In an opinion issued Thursday, the California Supreme Court ruled that employers cannot use timekeeping practices that round meal period punch times.
The decision is a big blow for employers—especially those with large numbers of hourly workers—who have looked to implement rounded timekeeping practices as a way to ease the administrative burdens that come along with tracking and calculating hours worked.
The class action lawsuit—Donohue v. AMN Services, LLC—was originally brought more than five years ago by a nurse recruiter who alleged that her employer's policy of rounding meal period punch times to the nearest ten-minute increment caused pay shortages. She argued that the rounding policy produced time records that did not reflect short and delayed meal periods, and thus, employees were not paid for meal period violations that were owed based on the precise punch times.
AMN countered that the rounding policy was fair and evenhanded. According to AMN, the rounding policy actually resulted in a net gain for employees. That is, the time employees were paid for that they did not actually work outweighed the pay shortages over time.
Both parties moved for summary adjudication, and AMN prevailed . . . at first. In affirming the trial court's decision granting AMN's motion, the Court of Appeal held in 2018 that fair and neutral rounding policies—policies that are commonly used to record hours worked for the purposes of overtime compensation—may be applied to the timekeeping of meal periods as well.
This was a big win for employers. For a moment, it looked like they had the stamp of approval they needed to implement efficient rounding practices in the Golden State.
But a few months later, the California Supreme Court granted a petition for review on the issue. And late last week, the Court finally handed down the long-awaited decision. In reversing the Court of Appeal, the opinion unambiguously held that employers cannot round punch times in the meal period context.
Why? Because precision is key when it comes to employee meal periods in California, the Court reasoned. The majority decision pointed out the precise timing requirements in the provisions regulating meal periods.

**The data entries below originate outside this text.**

// pixel_sort_asc
module pixel_sort_asc (
	 input clk, reset, soft_rst,
	 input enable, 
	 input      [15:0] Pixel_in1, Pixel_in2, Pixel_in3, Pixel_in4 , Pixel_in5 , Pixel_in6, Pixel_in7, Pixel_in8,
	 output reg [15:0] Pixel_out1, Pixel_out2, Pixel_out3, Pixel_out4 , Pixel_out5 , Pixel_out6, Pixel_out7, Pixel_out8,    output reg valid_out
);
integer i, j;
reg [15:0] array [1:8]; 
reg [15:0] temp;
reg [15:0] in1, in2, in3, in4, in5, in6, in7, in8;
always @(posedge clk)
 begin
 if (reset)
     begin
	  in1 <= 0;
	  in2 <= 0; 
	  in3 <= 0; 
	  in4 <=	0;
	  in5 <=	0; 
	  in6 <=	0; 
	  in7 <=	0; 
	  in8 <=	0; 
	  valid_out <= 0; 
		 Pixel_out1 <= 0;
		 Pixel_out2 <= 0;
		 Pixel_out3 <= 0;
		 Pixel_out4 <= 0;
		 Pixel_out5 <= 0;
		 Pixel_out6 <= 0;
		 Pixel_out7 <= 0;
		 Pixel_out8 <= 0; 
	  end 
	  else if(soft_rst)
		 begin 
	    in1 <=  0;
		 in2 <=  0; 
	    in3 <=  0; 
	    in4 <=	0;
	    in5 <=	0; 
	    in6 <=	0; 
	    in7 <=	0; 
	    in8 <=	0; 
	    valid_out <= 0; 
		 Pixel_out1 <= 0;
		 Pixel_out2 <= 0;
		 Pixel_out3 <= 0;
		 Pixel_out4 <= 0;
		 Pixel_out5 <= 0;
		 Pixel_out6 <= 0;
		 Pixel_out7 <= 0;
		 Pixel_out8 <= 0; 
       end
		 else  if(enable)
		 begin
       valid_out <= 1;
		in1<= Pixel_in1;
		in2<= Pixel_in2; 
		in3<= Pixel_in3; 
		in4<= Pixel_in4;  
		in5<=	Pixel_in5; 
		in6<=	Pixel_in6; 
		in7<=	Pixel_in7; 
		in8<=	Pixel_in8; 
		 Pixel_out1 <= array[8];
		 Pixel_out2 <= array[7];
		 Pixel_out3 <= array[6];
		 Pixel_out4 <= array[5];
		 Pixel_out5 <= array[4];
		 Pixel_out6 <= array[3];
		 Pixel_out7 <= array[2];
		 Pixel_out8 <= array[1];
	  	end
		 else begin
		 valid_out <= 0;
		 in1 <=  0;
		 in2 <=  0; 
	    in3 <=  0; 
	    in4 <=	0;
	    in5 <=	0; 
	    in6 <=	0; 
	    in7 <=	0; 
	    in8 <=	0; 
		 Pixel_out1 <= 0;
		 Pixel_out2 <= 0;
		 Pixel_out3 <= 0;
		 Pixel_out4 <= 0;
		 Pixel_out5 <= 0;
		 Pixel_out6 <= 0;
		 Pixel_out7 <= 0;
		 Pixel_out8 <= 0; 
       end	
 end 
 always @(*)
  begin
 if (reset)
     begin
  ...
Size: about 3,600 cells after synthesis, ~260 I/O pins.
make LEC_CHECK=0 CAP_MARGIN=25 CELL_PAD_IN_SITES_DETAIL_PLACEMENT=1 CELL_PAD_IN_SITES_GLOBAL_PLACEMENT=0 CORE_MARGIN=9 CORE_UTILIZATION=43 CTS_CLUSTER_DIAMETER=72 GPL_ROUTABILITY_DRIVEN=0 GPL_TIMING_DRIVEN=1 MIN_ROUTING_LAYER=met1 SETUP_SLACK_MARGIN=-0.91 SLEW_MARGIN=10 TNS_END_PERCENT=75 finish   # period 36.9 ns
run.sh (not shown) runs the stock make flow with config.mk's settings and CLKGATE_MAP_FILE=.
The baseline ran to the end with violations: negative setup slack.
Next try:
Settings changed: CAP_MARGIN 25 to 20, CELL_PAD_IN_SITES_DETAIL_PLACEMENT 1 to not set, CELL_PAD_IN_SITES_GLOBAL_PLACEMENT 0 to not set, CORE_MARGIN 9 to 2, CORE_UTILIZATION 43 to 68, CTS_CLUSTER_DIAMETER 72 to not set, GPL_ROUTABILITY_DRIVEN 0 to not set, GPL_TIMING_DRIVEN 1 to not set, MIN_ROUTING_LAYER met1 to not set, SETUP_SLACK_MARGIN -0.91 to not set, SLEW_MARGIN 10 to 20, TNS_END_PERCENT 75 to not set.
Clock period 36.9 ns to 16.6 ns, I/O delays scaled along.
After rerunning: Now the flow ended with an error in detailed placement; area after synthesis stays the same; synthesized cell count is unchanged; die size goes down by well over a third.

For example, meal periods must be at least 30-minutes long, and they must be provided at very specific intervals (e.g., in a normal 8-hour workday, the meal period must begin before the end of the fifth hour of work). The meal period provisions, the Court concluded, "are designed to prevent even minor infringements on meal period requirements, and rounding is incompatible with that objective."
The Court also emphasized the meal period premium wage—an additional hour of pay that employers owe when they fail to comply with these precise timing requirements. Because of the meal period premium, the Court found that facially neutral rounding policies are not actually neutral in the meal period context. The Court explained that AMN's rounding policy would never trigger a meal period premium when the premium is not actually owed, but it would serve to deny premium pay when the premium would have been triggered absent rounding (e.g., when a delayed meal period is rounded down so that it appears to be timely).
Separately, the Court held that time records showing noncompliant meal periods raise a rebuttable presumption of meal period violations.
The Donohue decision serves as a warning for California employers using rounding methods for timekeeping purposes. Employers who apply time-rounding policies in the meal period context should suspend these practices and consult counsel. Moreover, based on the Court's guidance in this decision, employers that utilize general rounding practices should be wary of the potential problems that rounding policies may cause.